2010年以降ACPAの検査は、米国リウマチ学会(ACR)および欧州リウマチ学会(EULAR)のRA分類基準の構成要素となっています。 ACPAはリウマチ因子と同時に検査します。 ACR- / EULAR分類のスコアリングシステムによると、高いACPAまたはRF力価は、低い力価よりもRAのスコアが高くなります。 赤血球沈降速度の増加、C反応性タンパク質の増加、RFおよび/またはACPAの検出などの検査所見がRAの検査として重要です。

CCPに対する自己抗体の測定に、ELISAとChLIAの2つの異なるアッセイ系が使用できます。 ACPAの測定では、第2世代のCCP抗原(CCP 2)がゴールドスタンダードと見なされます。 この抗原を使ったアッセイの感度は80%、特異度は98%です。 CCPに対する抗体は、主にIgGクラスの抗体であり、RFよりも特異的で同様の感度を示します。 抗CCP抗体は、RF陰性患者の最大60%に見られます。

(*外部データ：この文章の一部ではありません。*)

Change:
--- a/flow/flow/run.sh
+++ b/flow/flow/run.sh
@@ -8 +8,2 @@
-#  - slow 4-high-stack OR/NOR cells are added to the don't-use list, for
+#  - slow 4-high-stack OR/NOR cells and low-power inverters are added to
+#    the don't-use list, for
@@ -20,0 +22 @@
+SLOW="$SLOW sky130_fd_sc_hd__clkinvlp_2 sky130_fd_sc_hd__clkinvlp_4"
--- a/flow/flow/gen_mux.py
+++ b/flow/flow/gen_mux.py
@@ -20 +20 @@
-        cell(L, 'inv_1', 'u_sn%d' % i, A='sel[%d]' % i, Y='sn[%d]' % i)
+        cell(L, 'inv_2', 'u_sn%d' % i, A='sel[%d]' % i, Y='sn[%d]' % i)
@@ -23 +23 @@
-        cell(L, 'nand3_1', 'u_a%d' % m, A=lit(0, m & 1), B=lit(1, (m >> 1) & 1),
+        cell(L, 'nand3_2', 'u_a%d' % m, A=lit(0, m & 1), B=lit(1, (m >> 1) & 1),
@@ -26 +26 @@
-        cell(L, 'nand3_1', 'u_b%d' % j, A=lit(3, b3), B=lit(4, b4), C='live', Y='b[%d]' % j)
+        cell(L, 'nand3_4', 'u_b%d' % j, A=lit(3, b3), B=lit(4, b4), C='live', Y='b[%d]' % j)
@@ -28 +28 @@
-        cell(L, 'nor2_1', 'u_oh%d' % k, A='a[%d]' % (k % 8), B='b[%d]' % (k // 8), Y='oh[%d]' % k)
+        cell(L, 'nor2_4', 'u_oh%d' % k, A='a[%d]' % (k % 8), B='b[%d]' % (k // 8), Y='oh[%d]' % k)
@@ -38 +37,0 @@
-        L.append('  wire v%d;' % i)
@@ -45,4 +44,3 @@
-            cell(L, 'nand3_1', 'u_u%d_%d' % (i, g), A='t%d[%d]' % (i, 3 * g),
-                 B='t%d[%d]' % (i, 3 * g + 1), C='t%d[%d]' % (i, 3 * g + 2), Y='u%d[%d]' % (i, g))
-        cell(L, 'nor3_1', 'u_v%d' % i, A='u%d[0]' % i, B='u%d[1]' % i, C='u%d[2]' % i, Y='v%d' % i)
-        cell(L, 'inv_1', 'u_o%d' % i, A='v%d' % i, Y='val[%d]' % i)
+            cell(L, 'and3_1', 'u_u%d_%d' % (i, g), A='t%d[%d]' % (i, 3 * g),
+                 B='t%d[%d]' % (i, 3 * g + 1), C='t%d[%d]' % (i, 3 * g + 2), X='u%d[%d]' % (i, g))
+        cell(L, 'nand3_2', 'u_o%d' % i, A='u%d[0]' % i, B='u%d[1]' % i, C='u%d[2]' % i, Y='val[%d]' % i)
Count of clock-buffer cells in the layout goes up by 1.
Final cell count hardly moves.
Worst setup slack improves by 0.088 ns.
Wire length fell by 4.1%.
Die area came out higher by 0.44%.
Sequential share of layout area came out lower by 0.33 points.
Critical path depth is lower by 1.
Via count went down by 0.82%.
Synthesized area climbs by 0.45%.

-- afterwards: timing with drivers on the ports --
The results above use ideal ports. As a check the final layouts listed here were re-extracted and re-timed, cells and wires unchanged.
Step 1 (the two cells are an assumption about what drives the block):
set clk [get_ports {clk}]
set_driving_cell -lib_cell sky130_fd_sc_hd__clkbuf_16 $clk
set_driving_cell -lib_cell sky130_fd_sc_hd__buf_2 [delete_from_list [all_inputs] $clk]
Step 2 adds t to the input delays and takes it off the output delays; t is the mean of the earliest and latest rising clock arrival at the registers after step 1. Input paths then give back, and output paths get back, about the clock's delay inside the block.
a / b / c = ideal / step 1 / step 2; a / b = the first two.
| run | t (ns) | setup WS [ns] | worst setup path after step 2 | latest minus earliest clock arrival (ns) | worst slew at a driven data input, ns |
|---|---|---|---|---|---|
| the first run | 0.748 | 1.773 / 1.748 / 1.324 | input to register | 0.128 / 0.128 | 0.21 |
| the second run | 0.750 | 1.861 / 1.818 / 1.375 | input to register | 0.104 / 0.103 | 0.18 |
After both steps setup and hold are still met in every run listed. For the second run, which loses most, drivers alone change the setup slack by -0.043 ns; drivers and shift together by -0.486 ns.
This design comes from an exercise in tuning for small area, a short achievable clock period and few clock cycles per item on the open sky130 flow, not from production work.
RTL that was checked went through simulation tests only; none was proved equivalent to the original.
The RTL of run 2 was laid out without a check of its function.

==> flow/design.v, too long to show whole: its modules and the start of the top module <==
// module lpp_cordic_stage: 153 lines
// module lpp_cordic_first: 142 lines
// module lpp_cordic_last: 163 lines
// module lidar_polar_to_pixel: 732 lines
module lidar_polar_to_pixel (
    input  logic        clk,
    input  logic        rst_n,
    input  logic        s_axis_tvalid,
    output logic        s_axis_tready,
    input  logic [39:0] s_axis_tdata,
    input  logic        s_axis_tuser,
    output logic        m_axis_tvalid,
    input  logic        m_axis_tready,
    output logic [39:0] m_axis_tdata,
    output logic        m_axis_tuser,
    input  logic        cfg_we,
    input  logic [1:0]  cfg_index,
    input  logic [23:0] cfg_data
);
  // ...
==> flow/flow/run.sh <==
#!/bin/bash
# The standard layout, with timing repair after placement aimed at a
# 3.6 ns period. The clock and constraints stay the design's: only
# repair_timing's setup margin changes. Synthesis and floorplan run first,
# the floorplan removing synthesis buffers rather than repairing timing
# (that repair cannot buffer, so it only spins on the pipeline enable net);
# placement re-buffers.
set -euo pipefail
bash standard.sh REMOVE_ABC_BUFFERS=1 floorplan > standard_floorplan.log 2>&1
bash standard.sh SETUP_SLACK_MARGIN=6.4 finish > standard_finish.log 2>&1
==> flow/standard.sh <==
#!/bin/bash
# synth_recipe.tcl (not shown) runs the flow's synth.tcl, then flattens the netlist and writes it again
# the make line also repeats each setting of config.mk as NAME=value (left out here)
make -C /OpenROAD-flow-scripts/flow DESIGN_CONFIG=/design/flow/config.mk WORK_HOME=/design/flow/orfs CLKGATE_MAP_FILE= SYNTH_SCRIPT=/design/flow/synth_recipe.tcl "${@:-finish}"
==> flow/config.mk <==
export PLATFORM = sky130hd
export DESIGN_NAME = lidar_polar_to_pixel
export DESIGN_NICKNAME = lidar_polar_to_pixel
export VERILOG_FILES = /design/flow/design.v
export SDC_FILE = /design/flow/constraint.sdc
export NUM_CORES = 4
export LEC_CHECK = 0
export CAP_MARGIN = 20
export CORE_MARGIN = 2
export CORE_UTILIZATION = 40
export CTS_CLUSTER_DIAMETER = 120
export CTS_CLUSTER_SIZE = 22
export SLEW_MARGIN = 20
export SYNTH_HIERARCHICAL = 1
==> flow/constraint.sdc <==
create_clock -name core_clock -period 10.0 [get_ports {clk}]
set_input_delay 2.0000 -clock core_clock [delete_from_list [all_inputs] [get_ports {clk}]]
set_output_delay 2.0000 -clock core_clock [all_outputs]
set_load 0.01 [all_outputs]
Context: an optimization exercise on an open-source flow, tuned for small area, a short achievable clock period and few clock cycles per item. The choices shown serve that exercise and are no tape-out recipe. The RTL of this run was laid out without a check of its function. Power is estimated from default activity; no workload was simulated.

[run.sh]
#!/bin/bash
# synth_recipe.tcl (not shown) runs the flow's synth.tcl, then flattens the netlist and writes it again
# the make line also repeats each setting of config.mk as NAME=value (left out here)
make -C /OpenROAD-flow-scripts/flow DESIGN_CONFIG=/design/flow/config.mk WORK_HOME=/design/flow/orfs CLKGATE_MAP_FILE= SYNTH_SCRIPT=/design/flow/synth_recipe.tcl finish
[config.mk]
export PLATFORM = sky130hd
export DESIGN_NAME = intra_recon_top
export DESIGN_NICKNAME = intra_recon_top
export VERILOG_FILES = /design/flow/design.v
export SDC_FILE = /design/flow/constraint.sdc
export NUM_CORES = 4
export LEC_CHECK = 0
export CAP_MARGIN = 20
export CORE_MARGIN = 2
export CORE_UTILIZATION = 35
export SLEW_MARGIN = 20
[constraint.sdc]
create_clock -name core_clock -period 8.0 [get_ports {clk}]
set_input_delay 1.6000 -clock core_clock [delete_from_list [all_inputs] [get_ports {clk}]]
set_output_delay 1.6000 -clock core_clock [all_outputs]
set_load 0.01 [all_outputs]
[design.v]
`timescale 1ns/10ps
package intra_pkg;
    typedef enum logic [1:0] {
        mode_vertical,
        mode_horizontal,
        mode_dc,
        mode_diag_down_left
    } pred_mode_t;
    typedef enum logic [1:0] {
        fetch_idle,
        fetch_read,
        fetch_last
    } fetch_state_t;
    typedef struct packed {
        logic [7:0]                          blk_row;
        logic [7:0]                          blk_col;
        pred_mode_t                          mode;
        logic [15:0][8:0]      residual;
    } blk_req_t;
    typedef struct packed {
        logic [7:0][8-1:0]     top;
        logic [3:0][8-1:0]     left;
        logic [8-1:0]          corner;
    } neighbors_t;
    typedef struct packed {
        logic [15:0][8-1:0]    pix;
    } pix_block_t;
    function automatic logic [$clog2(16 * 16)-1:0] pix_addr(input int y, input int x);
        pix_addr = y * 16 + x;
    endfunction
endpackage
`timescale 1ns/10ps
module recon_store (
    input  logic                         clk,
    input  logic                         rst,
    input  logic                         rd_en,
    input  logic [$clog2(16 * 16)-1:0]  rd_addr,
    output logic [8-1:0]   rd_data,
    input  logic                         wr_en,
    input  logic [$clog2(16 * 16)-1:0]  wr_addr,
    input  logic [8-1:0]   wr_data
);
    logic [8-1:0] frame [16 * 16];
    always_ff @(posedge clk) begin
        if (wr_en) begin
            frame[wr_addr] <= wr_data;
        end
    end
    always_ff @(posedge clk) begin
        if (rst) begin
            rd_data <= '0;
        end else if (rd_en) begin
            rd_data <= frame[rd_addr];
        end
    end
endmodule
`timescale 1ns/10ps
module neighbor_fetch (
    input  logic                         clk,
    input  logic                         rst,
    input  logic                         go,
    input  logic [7:0]                   blk_row,
    input  logic [7:0]                   blk_col,
    output logic                         rd_en,
    output logic [$clog2(16 * 16)-1:0]  rd_addr,
    input  logic [8-1:0]   rd_data,
    output intra_pkg::neighbors_t        nbr,
    output logic                         nbr_valid
);
    intra_pkg::fetch_state_t                       state;
    logic [3:0]                         idx_q;
    logic [3:0]                         cur_idx;
    logic                               issue;
    logic                               avail;
    logic                               row_first;
    logic                               col_first;
    logic                               col_last;
    logic                               cap_valid;
    logic                               cap_avail;
    logic [3:0]                         cap_idx;
    logic [8-1:0]         cap_pix;
    logic [12:0][8-1:0]   pix_q;
    logic [12:0][8-1:0]   pix_c;
    assign row_first = blk_row == 8'd0;
    assign col_first = blk_col == 8'd0;
    assign col_last  = blk_col == 8'(16 / 4 - 1);
    assign issue   = (state != intra_pkg::fetch_idle) || go;
    assign cur_idx = (state == intra_pkg::fetch_idle) ? 4'd0 : idx_q;
    assign rd_en   = issue && avail;
    always_comb begin
        if (cur_idx == 4'd0) begin
            avail   = !row_first && !col_first;
            rd_addr = intra_pkg::pix_addr(int'(blk_row) * 4 - 1, int'(blk_col) * 4 - 1);
        end else if (cur_idx <= 4'd8) begin
            avail   = !row_first && !(col_last && cur_idx >= 4'd5);
            rd_addr = intra_pkg::pix_addr(int'(blk_row) * 4 - 1, int'(blk_col) * 4 + int'(cur_idx) - 1);
        end else begin
            avail   = !col_first;
            rd_addr = intra_pkg::pix_addr(int'(blk_row) * 4 + int'(cur_idx) - 9, int'(blk_col) * 4 - 1);
        end
    end
    always_ff @(posedge clk) begin
        if (rst) begin
            state     <= intra_pkg::fetch_idle;
            idx_q     <= 4'd0;
            cap_valid <= 1'b0;
            nbr_valid <= 1'b0;
        end else begin
            cap_valid <= issue;
            nbr_valid <= state == intra_pkg::fetch_last;
            case (state)
                intra_pkg::fetch_idle: begin
                    if (go) begin
                        state <= intra_pkg::fetch_read;
                        idx_q <= 4'd1;
                    end
                end
                intra_pkg::fetch_read: begin
                    idx_q <= idx_q + 4'd1;
                    if (idx_q == 4'd11) begin
                        state <= intra_pkg::fetch_last;
                    end
                end
                default: state <= intra_pkg::fetch_idle;
            endcase
        end
    end
    assign cap_pix = cap_avail ? rd_data : (8)'(128);
    always_ff @(posedge clk) begin
        cap_idx   <= cur_idx;
        cap_avail <= avail;
        if (cap_valid) begin
            pix_q[cap_idx] <= cap_pix;
        end
    end
    always_comb begin
        pix_c = pix_q;
        if (cap_valid) begin
            pix_c[cap_idx] = cap_pix;
        end
        nbr.corner = pix_c[0];
        for (int k = 0; k < 8; k++) begin
            nbr.top[k] = pix_c[k + 1];
        end
        for (int k = 0; k < 4; k++) begin
            nbr.left[k] = pix_c[k + 9];
        end
    end
endmodule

抗CEP-1抗体は、CCP陽性RA患者の約60%に存在する自己抗体です。抗CEP-1抗体の検出は、RAに特異性が高く(特異度:97.6%)、血清学的所見を確認するための補足検査に適しています。 さらに、抗CEP-1抗体の検出はリスク評価に役立つ可能性があります。抗CEP-1抗体は、びらん性疾患の経過および間質性肺疾患に関連しています(Alunno et al.2018)。 さらに、抗CEP-1抗体は、喫煙とHLA-DRB1 “shared epitope” 対立遺伝子が関連するRAのサブタイプで発生します(Mahdi et al.2009)。 抗CEP-1抗体は、RAで実際に発生する標的抗原に対するものであるため、それらの検出により病因についての洞察を得ることができます。